◆ EXERCISE DETAILS ◆
Output, please, exactly those lines of the listing that come before the line with "and edge walk.", along with that line itself.
MATERIALS PROVIDED below:
<file path="src/cpt_pkg.sv">
// ----------------------------------------------------------------------------
// Convex polygon point test package
// Shared constants, codes and types for the polygon store and edge walk.
// ----------------------------------------------------------------------------
package cpt_pkg;

   localparam int MAX_VERTICES_DEF = 8;
   localparam int COORD_WIDTH_DEF  = 16;
   localparam int FIELD_W          = 16;
   localparam int KIND_W           = 2;
   localparam int MIN_VERTICES     = 3;

   typedef enum logic [KIND_W-1:0] {
      KIND_CLEAR  = 2'd0,
      KIND_APPEND = 2'd1,
      KIND_TEST   = 2'd2
   } kind_type;

   typedef enum logic [2:0] {
      ST_IDLE,
      ST_LOAD,
      ST_WALK,
      ST_WRAP,
      ST_DRAIN,
      ST_DONE
   } state_type;

   // Outcome of one edge, formed combinationally from the registered products.
   typedef struct packed {
      logic valid;
      logic first;
      logic skip;
      logic above;
   } edge_res_type;

endpackage

</file>
<file path="src/cpt_ram.sv">
// ----------------------------------------------------------------------------
// Generic single-port-write, single-port-read RAM
// One write and one read per cycle; the read data is registered.
// ----------------------------------------------------------------------------
module cpt_ram #(
   parameter int WIDTH = 32,
   parameter int DEPTH = 8
) (
   input  logic                     clock,
   input  logic                     wr_en,
   input  logic [$clog2(DEPTH)-1:0] wr_addr,
   input  logic [WIDTH-1:0]         wr_data,
   input  logic [$clog2(DEPTH)-1:0] rd_addr,
   output logic [WIDTH-1:0]         rd_data
);

   logic [WIDTH-1:0] mem [DEPTH];
   logic [WIDTH-1:0] rd_data_ff;

   always_ff @(posedge clock) begin
      if (wr_en) begin
         mem[wr_addr] <= wr_data;
      end
      rd_data_ff <= mem[rd_addr];
   end

   assign rd_data = rd_data_ff;

endmodule

</file>
<file path="src/cpt_edge_unit.sv">
// ----------------------------------------------------------------------------
// Edge cross product unit
// Forms the edge deltas and both cross product terms, registers them, and
// reports whether the point lies strictly to the left of the edge.
// ----------------------------------------------------------------------------
module cpt_edge_unit #(
   parameter int COORD_WIDTH = cpt_pkg::COORD_WIDTH_DEF
) (
   input  logic                          clock,
   input  logic                          reset,
   input  logic                          edge_valid,
   input  logic                          edge_first,
   input  logic signed [COORD_WIDTH-1:0] xi,
   input  logic signed [COORD_WIDTH-1:0] yi,
   input  logic signed [COORD_WIDTH-1:0] xj,
   input  logic signed [COORD_WIDTH-1:0] yj,
   input  logic signed [COORD_WIDTH-1:0] px,
   input  logic signed [COORD_WIDTH-1:0] py,
   output cpt_pkg::edge_res_type         res
);

   localparam int DW = COORD_WIDTH + 1;
   localparam int PW = 2 * DW;

   logic signed [DW-1:0] dx;
   logic signed [DW-1:0] dy;
   logic signed [DW-1:0] rx;
   logic signed [DW-1:0] ry;
   logic signed [PW-1:0] lhs_in;
   logic signed [PW-1:0] rhs_in;
   logic signed [PW-1:0] lhs_ff;
   logic signed [PW-1:0] rhs_ff;
   logic                 skip_ff;
   logic                 first_ff;
   logic                 valid_ff;

   always_comb begin
      dx     = DW'(xj) - DW'(xi);
      dy     = DW'(yj) - DW'(yi);
      rx     = DW'(px) - DW'(xi);
      ry     = DW'(py) - DW'(yi);
      lhs_in = PW'(ry) * PW'(dx);
      rhs_in = PW'(rx) * PW'(dy);
   end

   always_ff @(posedge clock) begin
      if (reset) begin
         valid_ff <= 1'b0;
      end else begin
         valid_ff <= edge_valid;
      end
      lhs_ff   <= lhs_in;
      rhs_ff   <= rhs_in;
      skip_ff  <= (dx == '0) && (dy == '0);
      first_ff <= edge_first;
   end

   always_comb begin
      res.valid = valid_ff;
      res.first = first_ff;
      res.skip  = skip_ff;
      res.above = lhs_ff > rhs_ff;
   end

endmodule

</file>
<file path="src/convex_polygon_point_test_top.sv">
// ----------------------------------------------------------------------------
// Convex polygon point test
// Stores a polygon in a vertex RAM and tests query points against it by
// walking every edge through a registered cross product unit.
// ----------------------------------------------------------------------------
//
//   Channel  Direction  Handshake              Payload
//   req      in         req_valid / req_ready  req_kind, req_point_x, req_point_y
//   rsp      out        rsp_valid / rsp_ready  rsp_inside_res
//
// Clear and append transactions complete in the cycle they are accepted.
// A test with three or more stored vertices reads one vertex per cycle from the
// RAM into the edge pipeline registers, closes with the edge back to vertex 0,
// waits in a drain check, and then loads the output register and raises
// rsp_valid, returning to idle at the same time. With fewer than three vertices
// the test goes straight to that final step and answers outside.
// One transaction is in flight; a finished test waits while the output register
// is full, and req_ready stays low meanwhile.
// Reset empties the polygon and drops any pending response; the RAM contents
// are not cleared, since no entry at or above the vertex count is ever used.
// ----------------------------------------------------------------------------
module convex_polygon_point_test_top #(
   parameter int MAX_VERTICES = cpt_pkg::MAX_VERTICES_DEF,
   parameter int COORD_WIDTH  = cpt_pkg::COORD_WIDTH_DEF
) (
   input  logic                               clock,
   input  logic                               reset,
   input  logic                               req_valid,
   output logic                               req_ready,
   input  logic [cpt_pkg::KIND_W-1:0]         req_kind,
   input  logic signed [cpt_pkg::FIELD_W-1:0] req_point_x,
   input  logic signed [cpt_pkg::FIELD_W-1:0] req_point_y,
   output logic                               rsp_valid,
   input  logic                               rsp_ready,
   output logic                               rsp_inside_res
);

   localparam int CNT_W  = $clog2(MAX_VERTICES + 1);
   localparam int ADDR_W = $clog2(MAX_VERTICES);
   localparam int RAM_W  = 2 * COORD_WIDTH;

   cpt_pkg::state_type state_ff, state_in;

   logic [CNT_W-1:0]              cnt_ff, cnt_in;
   logic [CNT_W-1:0]              rd_ptr_ff, rd_ptr_in;
   logic                          last_ff, last_in;
   logic signed [COORD_WIDTH-1:0] px_ff, px_in;
   logic signed [COORD_WIDTH-1:0] py_ff, py_in;
   logic signed [COORD_WIDTH-1:0] v0x_ff, v0x_in;
   logic signed [COORD_WIDTH-1:0] v0y_ff, v0y_in;
   logic signed [COORD_WIDTH-1:0] curx_ff, curx_in;
   logic signed [COORD_WIDTH-1:0] cury_ff, cury_in;
   logic signed [COORD_WIDTH-1:0] exi_ff, exi_in;
   logic signed [COORD_WIDTH-1:0] eyi_ff, eyi_in;
   logic signed [COORD_WIDTH-1:0] exj_ff, exj_in;
   logic signed [COORD_WIDTH-1:0] eyj_ff, eyj_in;
   logic                          e_valid_ff, e_valid_in;
   logic                          e_first_ff, e_first_in;
   logic                          edge0_ff, edge0_in;
   logic                          ref_ff, ref_in;
   logic                          ok_ff, ok_in;
   logic                          rsp_valid_ff, rsp_valid_in;
   logic                          rsp_inside_ff, rsp_inside_in;

   logic                          req_fire;
   logic                          ram_wr_en;
   logic [ADDR_W-1:0]             ram_wr_addr;
   logic [ADDR_W-1:0]             ram_rd_addr;
   logic [RAM_W-1:0]              ram_rd_data;
   logic signed [COORD_WIDTH-1:0] req_x;
   logic signed [COORD_WIDTH-1:0] req_y;
   logic signed [COORD_WIDTH-1:0] ram_x;
   logic signed [COORD_WIDTH-1:0] ram_y;
   cpt_pkg::edge_res_type         edge_res;

   // The query coordinates keep their low COORD_WIDTH bits, sign extended
   // when the internal width is larger than the port.
   assign req_x = COORD_WIDTH'(req_point_x);
   assign req_y = COORD_WIDTH'(req_point_y);
   assign ram_x = ram_rd_data[COORD_WIDTH-1:0];
   assign ram_y = ram_rd_data[RAM_W-1:COORD_WIDTH];

   assign req_ready      = (state_ff == cpt_pkg::ST_IDLE);
   assign req_fire       = req_valid && req_ready;
   assign rsp_valid      = rsp_valid_ff;
   assign rsp_inside_res = rsp_inside_ff;
   assign ram_wr_addr    = cnt_ff[ADDR_W-1:0];

   // Vertex store: y in the upper half of each word, x in the lower half.
   cpt_ram #(
      .WIDTH (RAM_W),
      .DEPTH (MAX_VERTICES)
   ) u_vertex_ram (
      .clock   (clock),
      .wr_en   (ram_wr_en),
      .wr_addr (ram_wr_addr),
      .wr_data ({req_y, req_x}),
      .rd_addr (ram_rd_addr),
      .rd_data (ram_rd_data)
   );

   cpt_edge_unit #(
      .COORD_WIDTH (COORD_WIDTH)
   ) u_edge_unit (
      .clock      (clock),
      .reset      (reset),
      .edge_valid (e_valid_ff),
      .edge_first (e_first_ff),
      .xi         (exi_ff),
      .yi         (eyi_ff),
      .xj         (exj_ff),
      .yj         (eyj_ff),
      .px         (px_ff),
      .py         (py_ff),
      .res        (edge_res)
   );

   always_ff @(posedge clock) begin
      if (reset) begin
         state_ff     <= cpt_pkg::ST_IDLE;
         cnt_ff       <= '0;
         e_valid_ff   <= 1'b0;
         rsp_valid_ff <= 1'b0;
      end else begin
         state_ff     <= state_in;
         cnt_ff       <= cnt_in;
         e_valid_ff   <= e_valid_in;
         rsp_valid_ff <= rsp_valid_in;
      end
      rd_ptr_ff     <= rd_ptr_in;
      last_ff       <= last_in;
      px_ff         <= px_in;
      py_ff         <= py_in;
      v0x_ff        <= v0x_in;
      v0y_ff        <= v0y_in;
      curx_ff       <= curx_in;
      cury_ff       <= cury_in;
      exi_ff        <= exi_in;
      eyi_ff        <= eyi_in;
      exj_ff        <= exj_in;
      eyj_ff        <= eyj_in;
      e_first_ff    <= e_first_in;
      edge0_ff      <= edge0_in;
      ref_ff        <= ref_in;
      ok_ff         <= ok_in;
      rsp_inside_ff <= rsp_inside_in;
   end

   always_comb begin
      state_in      = state_ff;
      cnt_in        = cnt_ff;
      rd_ptr_in     = rd_ptr_ff;
      last_in       = last_ff;
      px_in         = px_ff;
      py_in         = py_ff;
      v0x_in        = v0x_ff;
      v0y_in        = v0y_ff;
      curx_in       = curx_ff;
      cury_in       = cury_ff;
      exi_in        = exi_ff;
      eyi_in        = eyi_ff;
      exj_in        = exj_ff;
      eyj_in        = eyj_ff;
      e_valid_in    = 1'b0;
      e_first_in    = e_first_ff;
      edge0_in      = edge0_ff;
      ref_in        = ref_ff;
      ok_in         = ok_ff;
      rsp_valid_in  = rsp_valid_ff;
      rsp_inside_in = rsp_inside_ff;
      ram_wr_en     = 1'b0;
      ram_rd_addr   = rd_ptr_ff[ADDR_W-1:0];

      // A taken response frees the output register.
      if (rsp_valid_ff && rsp_ready) begin
         rsp_valid_in = 1'b0;
      end

      // Fold each finished edge into the verdict. Edge 0 sets the reference
      // direction; a skipped edge 0 leaves the reference at zero.
      if (edge_res.valid && !edge_res.skip) begin
         if (edge_res.first) begin
            ref_in = edge_res.above;
         end else if (edge_res.above != ref_ff) begin
            ok_in = 1'b0;
         end
      end

      case (state_ff)
         cpt_pkg::ST_IDLE: begin
            if (req_fire) begin
               case (req_kind)
                  cpt_pkg::KIND_CLEAR: begin
                     cnt_in = '0;
                  end
                  cpt_pkg::KIND_APPEND: begin
                     if (cnt_ff < CNT_W'(MAX_VERTICES)) begin
                        ram_wr_en = 1'b1;
                        cnt_in    = cnt_ff + CNT_W'(1);
                     end
                  end
                  cpt_pkg::KIND_TEST: begin
                     px_in    = req_x;
                     py_in    = req_y;
                     ref_in   = 1'b0;
                     edge0_in = 1'b1;
                     if (cnt_ff < CNT_W'(cpt_pkg::MIN_VERTICES)) begin
                        ok_in    = 1'b0;
                        state_in = cpt_pkg::ST_DONE;
                     end else begin
                        ok_in       = 1'b1;
                        ram_rd_addr = '0;
                        rd_ptr_in   = CNT_W'(1);
                        last_in     = 1'b0;
                        state_in    = cpt_pkg::ST_LOAD;
                     end
                  end
                  default: begin
                  end
               endcase
            end
         end
         cpt_pkg::ST_LOAD: begin
            // Vertex 0 arrives; keep it for the closing edge.
            v0x_in    = ram_x;
            v0y_in    = ram_y;
            curx_in   = ram_x;
            cury_in   = ram_y;
            last_in   = (rd_ptr_ff == cnt_ff - CNT_W'(1));
            rd_ptr_in = rd_ptr_ff + CNT_W'(1);
            state_in  = cpt_pkg::ST_WALK;
         end
         cpt_pkg::ST_WALK: begin
            e_valid_in = 1'b1;
            e_first_in = edge0_ff;
            edge0_in   = 1'b0;
            exi_in     = curx_ff;
            eyi_in     = cury_ff;
            exj_in     = ram_x;
            eyj_in     = ram_y;
            curx_in    = ram_x;
            cury_in    = ram_y;
            if (last_ff) begin
               state_in = cpt_pkg::ST_WRAP;
            end else begin
               last_in   = (rd_ptr_ff == cnt_ff - CNT_W'(1));
               rd_ptr_in = rd_ptr_ff + CNT_W'(1);
            end
         end
         cpt_pkg::ST_WRAP: begin
            // Closing edge from the last vertex back to vertex 0.
            e_valid_in = 1'b1;
            e_first_in = 1'b0;
            exi_in     = curx_ff;
            eyi_in     = cury_ff;
            exj_in     = v0x_ff;
            eyj_in     = v0y_ff;
            state_in   = cpt_pkg::ST_DRAIN;
         end
         cpt_pkg::ST_DRAIN: begin
            if (!e_valid_ff && !edge_res.valid) begin
               state_in = cpt_pkg::ST_DONE;
            end
         end
         cpt_pkg::ST_DONE: begin
            if (!rsp_valid_ff || rsp_ready) begin
               rsp_valid_in  = 1'b1;
               rsp_inside_in = ok_ff;
               state_in      = cpt_pkg::ST_IDLE;
            end
         end
         default: begin
            state_in = cpt_pkg::ST_IDLE;
         end
      endcase
   end

`ifndef SYNTHESIS
   // The vertex count never passes the polygon capacity.
   assert property (@(posedge clock) disable iff (reset)
      cnt_ff <= CNT_W'(MAX_VERTICES))
      else $error("vertex count exceeds capacity");

   // A new response is only produced by the final step of a test.
   assert property (@(posedge clock) disable iff (reset)
      (rsp_valid_ff && !$past(rsp_valid_ff)) |-> $past(state_ff == cpt_pkg::ST_DONE))
      else $error("response raised outside the final step");

   // While idle, no edge is left in the cross product pipeline.
   assert property (@(posedge clock) disable iff (reset)
      (state_ff == cpt_pkg::ST_IDLE) |-> (!e_valid_ff && !edge_res.valid))
      else $error("edge pipeline busy while idle");

   // The vertex RAM is written only by an accepted append.
   assert property (@(posedge clock) disable iff (reset)
      ram_wr_en |-> (req_fire && (req_kind == cpt_pkg::KIND_APPEND)))
      else $error("vertex RAM written outside an append");

   // The closing edge is formed only after the last vertex was seen.
   assert property (@(posedge clock) disable iff (reset)
      (state_ff == cpt_pkg::ST_WRAP) |-> $past(state_ff == cpt_pkg::ST_WALK && last_ff))
      else $error("closing edge formed before the last vertex");
`endif

endmodule

</file>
End of MATERIALS PROVIDED.
◆ WRITTEN RESPONSE ◆
<file path="src/cpt_pkg.sv">
// ----------------------------------------------------------------------------
// Convex polygon point test package
// Shared constants, codes and types for the polygon store and edge walk.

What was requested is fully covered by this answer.